Functional and Comparative Phylogenomics of Pathogen-Inhibiting Native Mexican Bacillus velezensis Across Regional and Global Scales Reveal Open Pan-Genome Architecture and Adaptive Divergence

Bacillus velezensis is a rhizosphere-associated bacterium widely recognized for its roles in biological control and plant growth promotion; however, its functional diversity and evolutionary structure across scales remain incompletely understood. This study evaluated strains 2A-2B, 3A-6A, 2A-10A and 3A-25B from the Center-North of Mexico through integrated phenotypic assays and comparative genomics. Antagonistic activity was assessed via dual confrontation assays against major chili pepper phytopathogens, and plant–bacteria compatibility was examined in vitro. Genome-based analyses included pan-genome reconstruction, phylogenetic inference, and functional annotation, incorporating the screening of plant-associated genetic traits using the PLaBAse platform. All strains consistently inhibited phytopathogens (40–80%), with no significant differences among them, and displayed non-pathogenic interactions with the host plant.

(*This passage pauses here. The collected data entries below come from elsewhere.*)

<file path="config.mk">
export PLATFORM = sky130hd
export DESIGN_NAME = aperture_xlate
export DESIGN_NICKNAME = d
export VERILOG_FILES = /design/src/rtl/aperture_pkg.sv /design/src/rtl/apt_window_check.sv /design/src/rtl/apt_entry_ram.sv /design/src/rtl/apt_regfile.sv /design/src/rtl/apt_lookup.sv /design/src/rtl/aperture_xlate.sv
export SDC_FILE = /design/constraint.sdc
export NUM_CORES = 1
export LEC_CHECK = 0
export BUFFER_PORTS_ARGS = -buffer_cell sky130_fd_sc_hd__buf_2
export CORE_MARGIN = 1
export CORE_UTILIZATION = 31
export DETAILED_ROUTE_END_ITERATION = 7
export PLACE_DENSITY = 0.54
export SLEW_MARGIN = 20
export SYNTH_ARGS = -nofsm -noshare
export SYNTH_HDL_FRONTEND = slang
export SYNTH_SLANG_ARGS = --single-unit
</file>
<file path="constraint.sdc">
create_clock -name clk -period 3.3 [get_ports clk]
set_input_delay 0.825 -clock clk [delete_from_list [all_inputs] [get_ports clk]]
set_output_delay 0.825 -clock clk [all_outputs]
set_load 0.02 [all_outputs]
</file>
<file path="src/rtl/aperture_pkg.sv">
package aperture_pkg;

  // Register select decoded from the host byte offset.
  typedef enum logic [1:0] {
    SEL_CFG   = 2'd0,
    SEL_EADDR = 2'd1,
    SEL_EDATA = 2'd2,
    SEL_NONE  = 2'd3
  } reg_sel_e;

  localparam int unsigned WORD_W    = 32;
  localparam int unsigned VALID_BIT = 31;

  function automatic reg_sel_e decode_off(input logic [3:0] off);
    case (off)
      4'h0:    decode_off = SEL_CFG;
      4'h4:    decode_off = SEL_EADDR;
      4'h8:    decode_off = SEL_EDATA;
      default: decode_off = SEL_NONE;
    endcase
  endfunction

endpackage

</file>
<file path="src/rtl/apt_window_check.sv">
module apt_window_check #(
  parameter int unsigned ADDR_W     = 32,
  parameter int unsigned PAGE_SHIFT = 12,
  parameter int unsigned PAGE_COUNT = 16,
  parameter logic [ADDR_W-1:0] WIN_BASE = 32'h4000_0000,
  parameter int unsigned IDX_W      = 4
) (
  input  logic [ADDR_W-1:0] addr,
  output logic              in_win,
  output logic [IDX_W-1:0]  idx
);
  // Bounds carried one bit wider so base + size cannot wrap.
  localparam logic [ADDR_W:0] LO   = {1'b0, WIN_BASE};
  localparam logic [ADDR_W:0] SPAN = (ADDR_W+1)'(PAGE_COUNT) << PAGE_SHIFT;
  localparam logic [ADDR_W:0] HI   = LO + SPAN - 1'b1;

  logic [ADDR_W:0] wide;
  logic [ADDR_W:0] rel;

  always_comb begin
    wide   = {1'b0, addr};
    in_win = (wide >= LO) && (wide <= HI);
    rel    = wide - LO;
    idx    = IDX_W'(rel >> PAGE_SHIFT);
  end

endmodule

</file>
<file path="src/rtl/apt_entry_ram.sv">
module apt_entry_ram #(
  parameter int unsigned DEPTH = 16,
  parameter int unsigned IDX_W = 4,
  parameter int unsigned ENT_W = 20
) (
  input  logic             clk,
  input  logic             rst,
  // host port: write and read
  input  logic             a_we,
  input  logic [IDX_W-1:0] a_idx,
  input  logic [ENT_W-1:0] a_wdata,
  output logic [ENT_W-1:0] a_rdata,
  output logic             a_written,
  // lookup port: read only
  input  logic [IDX_W-1:0] b_idx,
  output logic [ENT_W-1:0] b_rdata,
  output logic             b_written
);
  // Payload kept in a reset-free array so it maps onto block RAM;
  // a per-entry written flag in flops gives the all-zero reset view.
  logic [ENT_W-1:0] mem [DEPTH];
  logic [DEPTH-1:0] written_q;

  always_ff @(posedge clk) begin
    if (a_we) mem[a_idx] <= a_wdata;
    a_rdata <= mem[a_idx];
    b_rdata <= mem[b_idx];
  end

  always_ff @(posedge clk) begin
    if (rst) begin
      written_q <= '0;
      a_written <= 1'b0;
      b_written <= 1'b0;
    end else begin
      if (a_we) written_q[a_idx] <= 1'b1;
      a_written <= written_q[a_idx];
      b_written <= written_q[b_idx];
    end
  end

endmodule

</file>
<file path="src/rtl/apt_regfile.sv">
module apt_regfile
  import aperture_pkg::*;
#(
  parameter int unsigned ADDR_W     = 32,
  parameter int unsigned PAGE_SHIFT = 12,
  parameter int unsigned PAGE_COUNT = 16,
  parameter logic [ADDR_W-1:0] WIN_BASE = 32'h4000_0000,
  parameter int unsigned IDX_W      = 4,
  parameter int unsigned ENT_W      = 20,
  parameter int unsigned REG_OFF_W  = 4
) (
  input  logic                 clk,
  input  logic                 rst,
  input  logic                 reg_wr,
  input  logic                 reg_rd,
  input  logic [REG_OFF_W-1:0] reg_addr,
  input  logic [WORD_W-1:0]    reg_wdata,
  output logic [WORD_W-1:0]    reg_rdata,
  output logic                 reg_rvalid,
  output logic                 xlate_en,
  output logic                 ram_we,
  output logic [IDX_W-1:0]     ram_idx,
  output logic [ENT_W-1:0]     ram_wdata,
  input  logic [ENT_W-1:0]     ram_rdata,
  input  logic                 ram_written
);
  logic              cfg_q;
  logic [WORD_W-1:0] eaddr_q;
  logic              sel_ok;
  reg_sel_e          sel;
  reg_sel_e          rsel_q;
  logic              rok_q;
  logic [WORD_W-1:0] rhold_q;
  logic [WORD_W-1:0] ent_word;

  assign sel = decode_off(4'(reg_addr));

  apt_window_check #(
    .ADDR_W(ADDR_W), .PAGE_SHIFT(PAGE_SHIFT), .PAGE_COUNT(PAGE_COUNT),
    .WIN_BASE(WIN_BASE), .IDX_W(IDX_W)
  ) u_sel_win (
    .addr   (ADDR_W'(eaddr_q)),
    .in_win (sel_ok),
    .idx    (ram_idx)
  );

  always_ff @(posedge clk) begin
    if (rst) begin
      cfg_q   <= 1'b0;
      eaddr_q <= '0;
    end else if (reg_wr) begin
      case (sel)
        SEL_CFG:   cfg_q   <= reg_wdata[0];
        SEL_EADDR: eaddr_q <= reg_wdata;
        default:   ;
      endcase
    end
  end

  assign xlate_en  = cfg_q;
  assign ram_we    = reg_wr && (sel == SEL_EDATA) && sel_ok;
  assign ram_wdata = {reg_wdata[VALID_BIT], reg_wdata[VALID_BIT-1:PAGE_SHIFT]};

  // Read pipeline: one cycle. Entry data comes from the RAM output register.
  always_ff @(posedge clk) begin
    if (rst) begin
      reg_rvalid <= 1'b0;
      rsel_q     <= SEL_NONE;
      rok_q      <= 1'b0;
      rhold_q    <= '0;
    end else begin
      reg_rvalid <= reg_rd;
      if (reg_rd) begin
        rsel_q <= sel;
        rok_q  <= sel_ok;
        case (sel)
          SEL_CFG:   rhold_q <= {{(WORD_W-1){1'b0}}, cfg_q};
          SEL_EADDR: rhold_q <= eaddr_q;
          default:   rhold_q <= '0;
        endcase
      end
    end
  end

  assign ent_word = {ram_rdata, {PAGE_SHIFT{1'b0}}};

  always_comb begin
    if (!reg_rvalid)
      reg_rdata = '0;
    else if (rsel_q == SEL_EDATA)
      reg_rdata = (rok_q && ram_written) ? ent_word : '0;
    else
      reg_rdata = rhold_q;
  end

  // read data arrives exactly one cycle after the strobe
  assert_read_latency_R2: assert property (@(posedge clk) disable iff (rst)
    reg_rvalid == $past(reg_rd));

  // enable follows bit 0 of a configuration write
  assert_cfg_write_R3: assert property (@(posedge clk) disable iff (rst)
    (reg_wr && sel == SEL_CFG) |=> (xlate_en == $past(reg_wdata[0])));

  // data read through an out-of-window selector returns zero
  assert_outside_read_zero_R6: assert property (@(posedge clk) disable iff (rst)
    (reg_rd && sel == SEL_EDATA && !sel_ok) |=> (reg_rdata == '0));

  // unmapped offsets read zero
  assert_hole_reads_zero_R2: assert property (@(posedge clk) disable iff (rst)
    (reg_rd && sel == SEL_NONE) |=> (reg_rdata == '0));

endmodule

</file>
<file path="src/rtl/apt_lookup.sv">
module apt_lookup #(
  parameter int unsigned ADDR_W     = 32,
  parameter int unsigned PAGE_SHIFT = 12,
  parameter int unsigned PAGE_COUNT = 16,
  parameter logic [ADDR_W-1:0] WIN_BASE = 32'h4000_0000,
  parameter int unsigned IDX_W      = 4,
  parameter int unsigned ENT_W      = 20
) (
  input  logic              clk,
  input  logic              rst,
  input  logic              xlate_en,
  input  logic              lk_req,
  input  logic [ADDR_W-1:0] lk_addr,
  output logic [IDX_W-1:0]  ram_idx,
  input  logic [ENT_W-1:0]  ram_rdata,
  input  logic              ram_written,
  output logic              lk_valid,
  output logic              lk_hit,
  output logic              lk_fault,
  output logic [ADDR_W-1:0] lk_paddr
);
  localparam int unsigned PFN_W = ENT_W - 1;

  logic                  in_win;
  logic                  req_q;
  logic                  ok_q;
  logic [PAGE_SHIFT-1:0] off_q;
  logic                  ent_valid;
  logic                  hit;

  apt_window_check #(
    .ADDR_W(ADDR_W), .PAGE_SHIFT(PAGE_SHIFT), .PAGE_COUNT(PAGE_COUNT),
    .WIN_BASE(WIN_BASE), .IDX_W(IDX_W)
  ) u_lk_win (
    .addr   (lk_addr),
    .in_win (in_win),
    .idx    (ram_idx)
  );

  // Window and enable are judged in the request cycle, alongside the RAM read.
  always_ff @(posedge clk) begin
    if (rst) begin
      req_q <= 1'b0;
      ok_q  <= 1'b0;
      off_q <= '0;
    end else begin
      req_q <= lk_req;
      ok_q  <= lk_req && in_win && xlate_en;
      off_q <= lk_addr[PAGE_SHIFT-1:0];
    end
  end

  assign ent_valid = ram_written && ram_rdata[ENT_W-1];
  assign hit       = req_q && ok_q && ent_valid;

  assign lk_valid  = req_q;
  assign lk_hit    = hit;
  assign lk_fault  = req_q && !hit;
  assign lk_paddr  = hit ? ADDR_W'({ram_rdata[PFN_W-1:0], off_q}) : '0;

  // response one cycle after request
  assert_resp_latency_R8: assert property (@(posedge clk) disable iff (rst)
    lk_valid == $past(lk_req));

  // every response is exactly one of hit or fault
  assert_hit_xor_fault_R9: assert property (@(posedge clk) disable iff (rst)
    lk_valid |-> (lk_hit != lk_fault));

  // no result flags without a response
  assert_idle_quiet_R8: assert property (@(posedge clk) disable iff (rst)
    !lk_valid |-> (!lk_hit && !lk_fault));

  // disabled translation never hits
  assert_disabled_faults_R9: assert property (@(posedge clk) disable iff (rst)
    $past(lk_req && !xlate_en) |-> !lk_hit);

  // page offset passes through unchanged on a hit
  assert_offset_pass_R8: assert property (@(posedge clk) disable iff (rst)
    lk_hit |-> (lk_paddr[PAGE_SHIFT-1:0] == $past(lk_addr[PAGE_SHIFT-1:0])));

  // a fault carries a zero address
  assert_fault_zero_R9: assert property (@(posedge clk) disable iff (rst)
    lk_fault |-> (lk_paddr == '0));

endmodule

</file>
<file path="src/rtl/aperture_xlate.sv">
module aperture_xlate
  import aperture_pkg::*;
#(
  parameter int unsigned ADDR_W     = 32,
  parameter int unsigned PAGE_SHIFT = 12,
  parameter int unsigned PAGE_COUNT = 16,
  parameter logic [ADDR_W-1:0] WIN_BASE = 32'h4000_0000,
  parameter int unsigned REG_OFF_W  = 4
) (
  input  logic                 clk,
  input  logic                 rst,
  input  logic                 reg_wr,
  input  logic                 reg_rd,
  input  logic [REG_OFF_W-1:0] reg_addr,
  input  logic [31:0]          reg_wdata,
  output logic [31:0]          reg_rdata,
  output logic                 reg_rvalid,
  input  logic                 lk_req,
  input  logic [ADDR_W-1:0]    lk_addr,
  output logic                 lk_valid,
  output logic                 lk_hit,
  output logic                 lk_fault,
  output logic [ADDR_W-1:0]    lk_paddr
);
  localparam int unsigned IDX_W = (PAGE_COUNT > 1) ? $clog2(PAGE_COUNT) : 1;
  localparam int unsigned ENT_W = WORD_W - PAGE_SHIFT;   // valid + frame

  logic             xlate_en;
  logic             a_we;
  logic [IDX_W-1:0] a_idx;
  logic [ENT_W-1:0] a_wdata;
  logic [ENT_W-1:0] a_rdata;
  logic             a_written;
  logic [IDX_W-1:0] b_idx;
  logic [ENT_W-1:0] b_rdata;
  logic             b_written;

  apt_regfile #(
    .ADDR_W(ADDR_W), .PAGE_SHIFT(PAGE_SHIFT), .PAGE_COUNT(PAGE_COUNT),
    .WIN_BASE(WIN_BASE), .IDX_W(IDX_W), .ENT_W(ENT_W), .REG_OFF_W(REG_OFF_W)
  ) u_regs (
    .clk        (clk),
    .rst        (rst),
    .reg_wr     (reg_wr),
    .reg_rd     (reg_rd),
    .reg_addr   (reg_addr),
    .reg_wdata  (reg_wdata),
    .reg_rdata  (reg_rdata),
    .reg_rvalid (reg_rvalid),
    .xlate_en   (xlate_en),
    .ram_we     (a_we),
    .ram_idx    (a_idx),
    .ram_wdata  (a_wdata),
    .ram_rdata  (a_rdata),
    .ram_written(a_written)
  );

  apt_entry_ram #(
    .DEPTH(PAGE_COUNT), .IDX_W(IDX_W), .ENT_W(ENT_W)
  ) u_table (
    .clk       (clk),
    .rst       (rst),
    .a_we      (a_we),
    .a_idx     (a_idx),
    .a_wdata   (a_wdata),
    .a_rdata   (a_rdata),
    .a_written (a_written),
    .b_idx     (b_idx),
    .b_rdata   (b_rdata),
    .b_written (b_written)
  );

  apt_lookup #(
    .ADDR_W(ADDR_W), .PAGE_SHIFT(PAGE_SHIFT), .PAGE_COUNT(PAGE_COUNT),
    .WIN_BASE(WIN_BASE), .IDX_W(IDX_W), .ENT_W(ENT_W)
  ) u_xlate (
    .clk        (clk),
    .rst        (rst),
    .xlate_en   (xlate_en),
    .lk_req     (lk_req),
    .lk_addr    (lk_addr),
    .ram_idx    (b_idx),
    .ram_rdata  (b_rdata),
    .ram_written(b_written),
    .lk_valid   (lk_valid),
    .lk_hit     (lk_hit),
    .lk_fault   (lk_fault),
    .lk_paddr   (lk_paddr)
  );

endmodule

</file>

Genomic analyses revealed highly conserved core features alongside variation in accessory and strain-specific genes, with strain 3A-25B showing the highest divergence. Pan-genome analyses at regional and global scales indicated an open structure shaped by geography. Phylogenetically, three strains clustered together, whereas strain 3A-25B grouped with distant lineages. All genomes encoded extensive plant growth–promoting traits, while a substantial fraction of genes remained unannotated. These findings highlight functional consistency despite genomic divergence and support the ecological versatility and biotechnological potential of native B. velezensis strains.